CIRM/Teams Faculty

CIRM/Teams Faculty

David Ann, Ph.D. 

Director, Eugene and Ruth Roberts Summer student Academy and Co-director CIRM/TEAMS Program 

David Ann, Ph.D
David Ann, Ph.D. is the Director of the Eugene and Ruth Roberts Summer Student Academy and the Co-Director of the CIRM/TEAMS Program, the Dean and the Helen & Morgan Chu Dean’s Chair of the Irell &Manella Graduate School of Biological Sciences, and Professor in the Department of Diabetes Complications and Metabolism at City of Hope.  

After receiving his Ph.D. from Purdue University and completing post-doctoral training at the University of California, Davis, Dr. Ann held professor positions at the University of Minnesota Medical School and the University of Southern California in the Department of Molecular Pharmacology. Shortly after joining City of Hope’s Department of Diabetes and Metabolism Complications as a professor in 2014, he received a joint appointment to the Department of Genetics and Epigenetics. His research focuses on the identification of the genes and pathways that contribute to disorders with complex etiologies, particularly cancer and metabolism. 

Under Dr. Ann’s leadership, the Irell & Manella Graduate School of Biological Sciences has entered a new epoch of training, research, and discovery. He is dedicated to providing unique outreach and mentored research experiences in diabetes and cancer research laboratories to underrepresented students. He has dedicated over 8 years to the development of the Eugene and Ruth Roberts Summer Student Academy, the CIRM/TEAMS program, and the NCI-YES2SUCCESS program at City of Hope.  


Hung-Ping (Ben) Shih, Ph.D. 

Co-Director, CIRM/TEAMS Program

Hung-Ping (Ben) Shih, Ph.D.
Ben Shih, Ph.D. is an Associate Professor in the Department of Translational Research and Cellular Therapeutics at the City of Hope and the Co-director of the CIRM/TEAMS program. 

After completing his undergraduate and master’s studies in Taiwan, Dr. Shih received his Ph.D. in Biochemistry and Biophysics from Oregon State University. He continued post-doctoral training as a fellow in a developmental biology laboratory at UC Irvine and a regenerative medicine lab at UC San Diego. He established his laboratory at City of Hope in 2015 with the goal of understanding the molecular mechanisms of how environmental factors regulate the formation and function of pancreatic cells. For the past few years, his lab has focused on defining the role of cell-cell adhesion signaling during pancreatic cell differentiation.  

Dr. Shih is a firm believer in the value of mentoring.

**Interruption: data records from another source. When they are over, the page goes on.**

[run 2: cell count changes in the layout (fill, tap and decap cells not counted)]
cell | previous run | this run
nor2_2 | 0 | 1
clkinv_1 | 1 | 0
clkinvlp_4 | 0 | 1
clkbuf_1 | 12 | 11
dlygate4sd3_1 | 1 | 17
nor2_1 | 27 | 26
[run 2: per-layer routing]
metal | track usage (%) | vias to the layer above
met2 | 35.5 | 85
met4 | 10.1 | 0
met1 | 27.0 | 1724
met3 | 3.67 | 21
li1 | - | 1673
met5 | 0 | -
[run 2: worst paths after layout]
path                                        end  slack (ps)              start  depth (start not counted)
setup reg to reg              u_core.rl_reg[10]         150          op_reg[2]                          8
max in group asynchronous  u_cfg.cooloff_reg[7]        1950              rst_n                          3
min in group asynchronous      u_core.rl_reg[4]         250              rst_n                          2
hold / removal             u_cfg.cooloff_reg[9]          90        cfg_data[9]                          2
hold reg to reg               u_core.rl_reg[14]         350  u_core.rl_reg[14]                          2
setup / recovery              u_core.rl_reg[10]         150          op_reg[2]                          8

He has worked with more than 25 outstanding summer students as a part of the Eugene and Ruth Roberts Summer Student Academy and the CIRM/TEAMS program, among others. He approaches teaching with the goal of sharing his passion for science and lending students the momentum and inspiration necessary to pursue careers in STEM. He believes that the CIRM/TEAMS program is essential to motivate young trainees to enter regenerative medicine.  

Glenn Manthey, Ph.D. 

Associate Program Director, Eugene and Ruth Roberts Summer Student Academy  

Glenn Manthey, Ph.D.
Glenn Manthey, Ph.D. is the Assistant Director of Admissions and Recruitment at the Irell & Manella Graduate School of Biological Sciences and the Associate Program Director for the Eugene and Ruth Roberts Summer Student Academy and the CIRM/TEAMS program.  

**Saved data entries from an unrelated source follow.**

===== src/design/rpnh_pkg.sv =====
// ---------------------------------------------------------------------------
// rpnh_pkg
// shared types and constants of the ray to wall polyline nearest hit block
// ---------------------------------------------------------------------------
`timescale 1ns / 1ps
`default_nettype none

package rpnh_pkg;

    localparam int MAX_POINTS_DEF = 1024;

    localparam int VEC_W  = 33;
    localparam int OPD_W  = 34;
    localparam int ACC_W  = 68;
    localparam int DEN_W  = 51;
    localparam int Q_W    = 31;

    localparam logic [1:0] REG_LEFT_COUNT  = 2'd0;
    localparam logic [1:0] REG_RIGHT_COUNT = 2'd1;
    localparam logic [1:0] REG_EPSILON     = 2'd2;

    localparam logic OP_LOAD = 1'b0;
    localparam logic OP_CAST = 1'b1;

    typedef enum logic [3:0] {
        ST_IDLE,
        ST_WALL,
        ST_RDA,
        ST_RDA_W,
        ST_RDB,
        ST_RDB_W,
        ST_VEC,
        ST_MUL,
        ST_NORM,
        ST_TEST,
        ST_DIV,
        ST_UPD,
        ST_DONE
    } state_t;

    typedef enum logic [1:0] {
        ACC_HOLD,
        ACC_LOAD,
        ACC_ADD,
        ACC_SUB
    } acc_op_t;

    typedef struct packed {
        logic    mul_en;
        acc_op_t acc_op;
    } mac_ctrl_t;

    typedef struct packed {
        logic load;
        logic step;
    } div_ctrl_t;

endpackage

`default_nettype wire


===== src/design/rpnh_mac.sv =====
// ---------------------------------------------------------------------------
// rpnh_mac
// shared signed multiplier with a product register and an accumulator
// ---------------------------------------------------------------------------
`timescale 1ns / 1ps
`default_nettype none

module rpnh_mac (
    input  wire logic                                 clk,
    input  wire rpnh_pkg::mac_ctrl_t                  ctrl,
    input  wire logic signed [rpnh_pkg::OPD_W-1:0]    op_a,
    input  wire logic signed [rpnh_pkg::OPD_W-1:0]    op_b,
    output logic signed      [rpnh_pkg::ACC_W-1:0]    acc
);
    import rpnh_pkg::*;

    logic signed [ACC_W-1:0] prod_reg;
    logic signed [ACC_W-1:0] acc_reg;
    logic signed [ACC_W-1:0] acc_next;

    always_ff @(posedge clk)
    begin
        if (ctrl.mul_en)
        begin
            prod_reg <= op_a * op_b;
        end
        acc_reg <= acc_next;
    end

    always_comb
    begin
        case (ctrl.acc_op)
            ACC_LOAD: acc_next = prod_reg;
            ACC_ADD:  acc_next = acc_reg + prod_reg;
            ACC_SUB:  acc_next = acc_reg - prod_reg;
            default:  acc_next = acc_reg;
        endcase
    end

    assign acc = acc_reg;

endmodule

`default_nettype wire


===== config.mk =====
export PLATFORM = sky130hd
export DESIGN_NAME = rpnh_mac
export DESIGN_NICKNAME = d
export VERILOG_FILES = /design/src/design/rpnh_pkg.sv /design/src/design/rpnh_mac.sv
export SDC_FILE = /design/constraint.sdc
export NUM_CORES = 2
export LEC_CHECK = 0
export BUFFER_PORTS_ARGS = -buffer_cell sky130_fd_sc_hd__buf_2
export CELL_PAD_IN_SITES_DETAIL_PLACEMENT = 0
export CELL_PAD_IN_SITES_GLOBAL_PLACEMENT = 1
export CORE_MARGIN = 2
export CORE_UTILIZATION = 35
export CTS_CLUSTER_SIZE = 8
export DETAILED_ROUTE_END_ITERATION = 6
export GPL_ROUTABILITY_DRIVEN = 1
export GPL_TIMING_DRIVEN = 1
export HOLD_SLACK_MARGIN = 0.03
export PLACE_DENSITY = 0.6
export SYNTH_ARGS = -nofsm -noshare
export SYNTH_HDL_FRONTEND = slang
export SYNTH_SLANG_ARGS = --single-unit

===== constraint.sdc =====
create_clock -name clk -period 18.8 [get_ports clk]
set_input_delay 0.94 -clock clk [delete_from_list [all_inputs] [get_ports clk]]
set_output_delay 0.94 -clock clk [all_outputs]
set_load 0.02 [all_outputs]

==> run summary <==
STA
* 0.209 — worst max-slew margin expressed relative to the limit
* 0.513 — Period Utilization, post-route
* 9.65 ns — post-route minimum period
* 1.19 ns — slew of the pin with the lowest slew margin
* 0 — number of endpoints with negative hold slack in the final report
* 104 MHz — timing-limited maximum frequency
* false — setup repair after global routing missed its margin
* 0 — fin. max-slew vios
* 0 ns — final setup TNS
* 0 — count of final setup violators
* 0.0111 ns — Max Clock Skew

Clock tree
* 0 — number of buffers inserted for hold repair after clock tree synthesis
* 4 — number of levels in the clock H-tree
* sky130_fd_sc_hd__clkbuf_16 — CTS root buffer
* built — CTS tree
* 0.06 ns — clock-pin slew on the worst setup and hold paths
* 2 — maximum clock insertion buffer count
* 0 — post-CTS setup-driven buffer insertion count
* 17 — cts bufs inserted
* 0.46 ns — clock latency at the later pin of the worst-skew pair
* 0 — Resize count post-CTS
* 136 — Clock Sinks

Floorplan
* 0.151 mm² — DIE AREA
* 389 µm — vertical die dimension
* 0.147 mm² — area of the core
* 389 µm — DIE WIDTH
* 0.352 — initial cell density of the core
* 140 — I/O pin count
* 141 — number of standard-cell rows in the floorplan

GRT
* 40,500 — vias in the first global route
* 0 — GRT Residual Overflow
* 0.218 — total routing resource utilization after global routing
* 65 — largest net degree at the start of global routing
* 251,000 µm — wire length of the first global-routing pass
* 17 — antenna violations before repair

Final layout
* 7,051 — fin nets
* 5.84% — area added between synthesis and finish
* 0.0524 — layout cells sized above 1

Yosys
* 5,536 — Mapped Cells
* 0.480 — portion of synthesized cell area occupied by the leading cell type
* 0 — Synth warnings
* 0.0788 — sequential cell area fraction in the yosys report
* 0 — share of flip-flops with an asynchronous set or reset
* sky130_fd_sc_hd__edfxtp_1 — most instantiated flip-flop cell in the synthesis netlist
* 9.37 µm² — average instance area after synthesis
* 136 — number of enable-type register cells in the synthesized netlist
* 77 — count of different cell masters after synthesis
* 7,122 — Synth Net Count
* sky130_fd_sc_hd__inv_1 — most repeated cell in the gate-level netlist after synthesis
* 1,243 x sky130_fd_sc_hd__inv_1, 1,242 x sky130_fd_sc_hd__fa_1, 635 x sky130_fd_sc_hd__nand2_1, 623 x sky130_fd_sc_hd__and2_1, 272 x sky130_fd_sc_hd__ha_1 — most used standard cells in the synthesized netlist
* sky130_fd_sc_hd__fa_1 48%, sky130_fd_sc_hd__inv_1 9.0%, sky130_fd_sc_hd__edfxtp_1 7.9% — top cells by area in the synthesized netlist
* 136 — Synth Register Bits
* 0.0519 mm² — netlist area before placement
* sky130_fd_sc_hd__fa_1 — cell type contributing the most total cell area after synthesis

Placed design
* 122,000 µm — placed wire-length estimate
* 139 — input/output buffers
* 0.841 — placer's final routability congestion estimate

Critical path
* buf_2 > nand2_1 > inv_1 > fa_1 > fa_1 > fa_1 > inv_1 > fa_1 > inv_1 > fa_1 > fa_1 > fa_1 > inv_1 > fa_1 > inv_1 > ha_1 > a21oi_1 > o21ai_0 > a221o_1 > a22o_1 > o21ai_0 > o21ai_0 > xor2_1 — ordered list of cells on the worst path
* input port to flop — worst setup path class
* 9.84 ns — arrival time of the worst setup path
* 23 — path length in cells of the critical path
* sky130_fd_sc_hd__fa_1 — CP most frequent cell
* 17 — Worst R2R Path Depth
* adder cells — gate family responsible for the most delay along the worst path
* 34 — worst-path fanout max
* flop — Critical Path Sink Type
* 18.99 ns — required time worst endpoint
* input port — Critical Path Start Type
* 1.01 ns — critical path's largest stage delay
* sky130_fd_sc_hd__fa_1 — slowest stage cell on the critical path
* 6 — buffering stage count on the worst path with inverters included

Route
* 0 — antenna violation net count after detailed routing
* 161,000 µm — routed wire length
* 21.8 µm — routed length per instance
* 6 — first-pass iteration count of the detailed router
* 0 — post-route DRC violation count
* 2,210 — starting DRC count in detailed routing
* 5.00 — routed via count divided by cell count
* 37,100 — via count

Worst hold path
* flop to flop — class of the tightest hold or removal check
* 1 — Min-Delay Path Depth

Outcome
* finished, final reports clean — result of the run

Flow run
* 0 — Max-Cap Viols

His career began at Grinnell College, where he obtained his bachelor's degree in Biology. He received his Ph.D. in Microbiology and Molecular Genetics from UCLA and furthered his training with fellowships at the Fred Hutchinson Cancer Research Center in Seattle, WA and City of Hope’s own Beckman Research Institute. He then began working as a Staff Scientist in the Department of Molecular and Cellular Biology at City of Hope before he transferred to the Irell & Manella Graduate School. In his 25 years at City of Hope, he has mentored dozens of students, including Eugene and Ruth Roberts Summer Student Academy trainees and graduate students.  

Dr. Manthey’s scientific philosophy is rooted in mentorship. His own mentors guided him through the trials and tribulations of becoming a scientist and taught him the importance of building a legacy. He believes it is his responsibility to pass on the knowledge he has acquired to the next generation of scientists. He consistently goes out of his way to work with trainees and to provide them with the most supportive environment for learning possible.